I noded this as "The habit of silence" but it got eaten by klaprot. They said it was daylog material.

As I sank into depression, I fought back, tried to keep alive, talk to people and communicate this change in me. I talked about the feelings I was going through, and people tried to understand. I could tell though from their answers that they weren’t quite getting it.

I kept sinking, and as it got worse the understanding also got less, since depression is a state distant from the general experience of life. I felt isolated, and shut up a bit.

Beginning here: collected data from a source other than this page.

Background: an optimization exercise with open tools, aiming at small area. Do not read the settings as production practice.
The RTL was checked by simulation tests, not by an equivalence proof against the original design.

Design fc_core, start of the top module:
module fc_core(
	input logic clk,
	input logic rst,                    
	input logic data_ready,             
	input logic signed[15:0] gyro_x,
	input logic signed[15:0] gyro_y,
	input logic[11:0] ch_throttle,      
	input logic[11:0] ch_roll,          
	input logic[11:0] ch_pitch,         
	input logic[11:0] ch_arm,           
	output logic[11:0] motor_br,        
	output logic[11:0] motor_fr,        
	output logic[11:0] motor_fl,        
	output logic[11:0] motor_bl         
);
For scale: about 2,700 cells after synthesis, roughly 470 flip-flops, ~130 I/O pins.
==> flow/config.mk <==
export PLATFORM = sky130hd
export DESIGN_NAME = fc_core
export DESIGN_NICKNAME = fc_core
export VERILOG_FILES = /design/flow/design.v
export SDC_FILE = /design/flow/constraint.sdc
export NUM_CORES = 4
export LEC_CHECK = 0
export CAP_MARGIN = 20
export CORE_MARGIN = 2
export CORE_UTILIZATION = 60
export CTS_BUF_LIST = sky130_fd_sc_hd__clkbuf_4 sky130_fd_sc_hd__clkbuf_8
export CTS_CLUSTER_DIAMETER = 50
export CTS_CLUSTER_SIZE = 16
export GPL_TIMING_DRIVEN = 0
export PLACE_DENSITY = 0.75
export SLEW_MARGIN = 20
export SYNTH_HIERARCHICAL = 1
==> flow/constraint.sdc <==
create_clock -name core_clock -period 28.0 [get_ports {clk}]
set_input_delay 5.6000 -clock core_clock [delete_from_list [all_inputs] [get_ports {clk}]]
set_output_delay 5.6000 -clock core_clock [all_outputs]
set_load 0.01 [all_outputs]
standard.sh (not shown) runs the stock make flow with config.mk's settings and CLKGATE_MAP_FILE= SYNTH_SCRIPT=/design/flow/synth_recipe.tcl, a recipe that flattens the netlist after the stock synthesis.
==> flow/flow/run.sh <==
#!/bin/bash
# The standard layout (standard.sh: the standard synthesis and ORFS steps,
# unchanged), with two layout options passed to ORFS:
#  - port buffers are sky130_fd_sc_hd__buf_1 cells (every port still gets one);
#  - CTS inserts no dummy loads.
# Each ORFS step writes its full log under orfs/logs/; make's output goes to
# standard.log.
set -euo pipefail
bash standard.sh \
  "BUFFER_PORTS_ARGS=-buffer_cell sky130_fd_sc_hd__buf_1" \
  "CTS_ARGS=-sink_clustering_enable -repair_clock_nets -dont_use_dummy_load -sink_clustering_size 18 -sink_clustering_max_diameter 50 -buf_list {sky130_fd_sc_hd__clkbuf_4 sky130_fd_sc_hd__clkbuf_8}" \
  finish > standard.log 2>&1
Then changed:
==> flow/flow/run.sh (replaced) <==
#!/bin/bash
# The standard layout (standard.sh: the standard synthesis and ORFS steps,
# unchanged), with two layout options passed to ORFS:
#  - port buffers are sky130_fd_sc_hd__buf_2 cells (every port still gets one);
#  - CTS inserts no dummy loads.
# Each ORFS step writes its full log under orfs/logs/; make's output goes to
# standard.log.
set -euo pipefail
bash standard.sh \
  "BUFFER_PORTS_ARGS=-buffer_cell sky130_fd_sc_hd__buf_2" \
  "CTS_ARGS=-sink_clustering_enable -repair_clock_nets -dont_use_dummy_load -sink_clustering_size 16 -sink_clustering_max_diameter 50 -buf_list {sky130_fd_sc_hd__clkbuf_4 sky130_fd_sc_hd__clkbuf_8}" \
  finish > standard.log 2>&1
CORE_UTILIZATION = 50   (was 60)
PLACE_DENSITY = 0.7   (was 0.75)
Result:
- The new run finished clean
- final area went up slightly
- worst setup slack loses 0.036 ns
- sequential share of layout area went down by 0.39 points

I reached out, looking for others who had the same malady. I actually found some in my circles of acquaintance, we talked and commiserated and talked some more. And that was that. It was as if there was kinship but not quite enough energy to keep at it. I shut up some more.

I found a huge community of depressives on Usenet! I was saved! I talked and compared and battled and squabbled and gained friends who meant something! This was heaven, but based on the hell we were all going through. I got a few great months out of it. Then, well, I started seeing the cycles more and more, the way we fought the same fights or explained the same experiences. I saw how people came back when they needed a recharge and vanished when they were better again. I actually got a little better too. I left.

No, I didn’t shut up more, I just left the babble. Well, maybe I did get a little quieter after there.

All this time I played computer games, long hours of escape. Long hours of silence.

Then I got a job for a while, talked to people every day, exercised my intellect. Wow, it was still there! I was happy!

Except the illness came back.

So I retreated into my room with my games again, and the cobwebs crept around me. My wife could no longer take my lack of energy, and I had to move out, to a solitary cubbyhole. Nobody to talk to. Games, and silence.

I am sick of it now, sick of the sickness, sick of the silence. I am struggling with the cobwebs to write this, to keep writing, to keep living.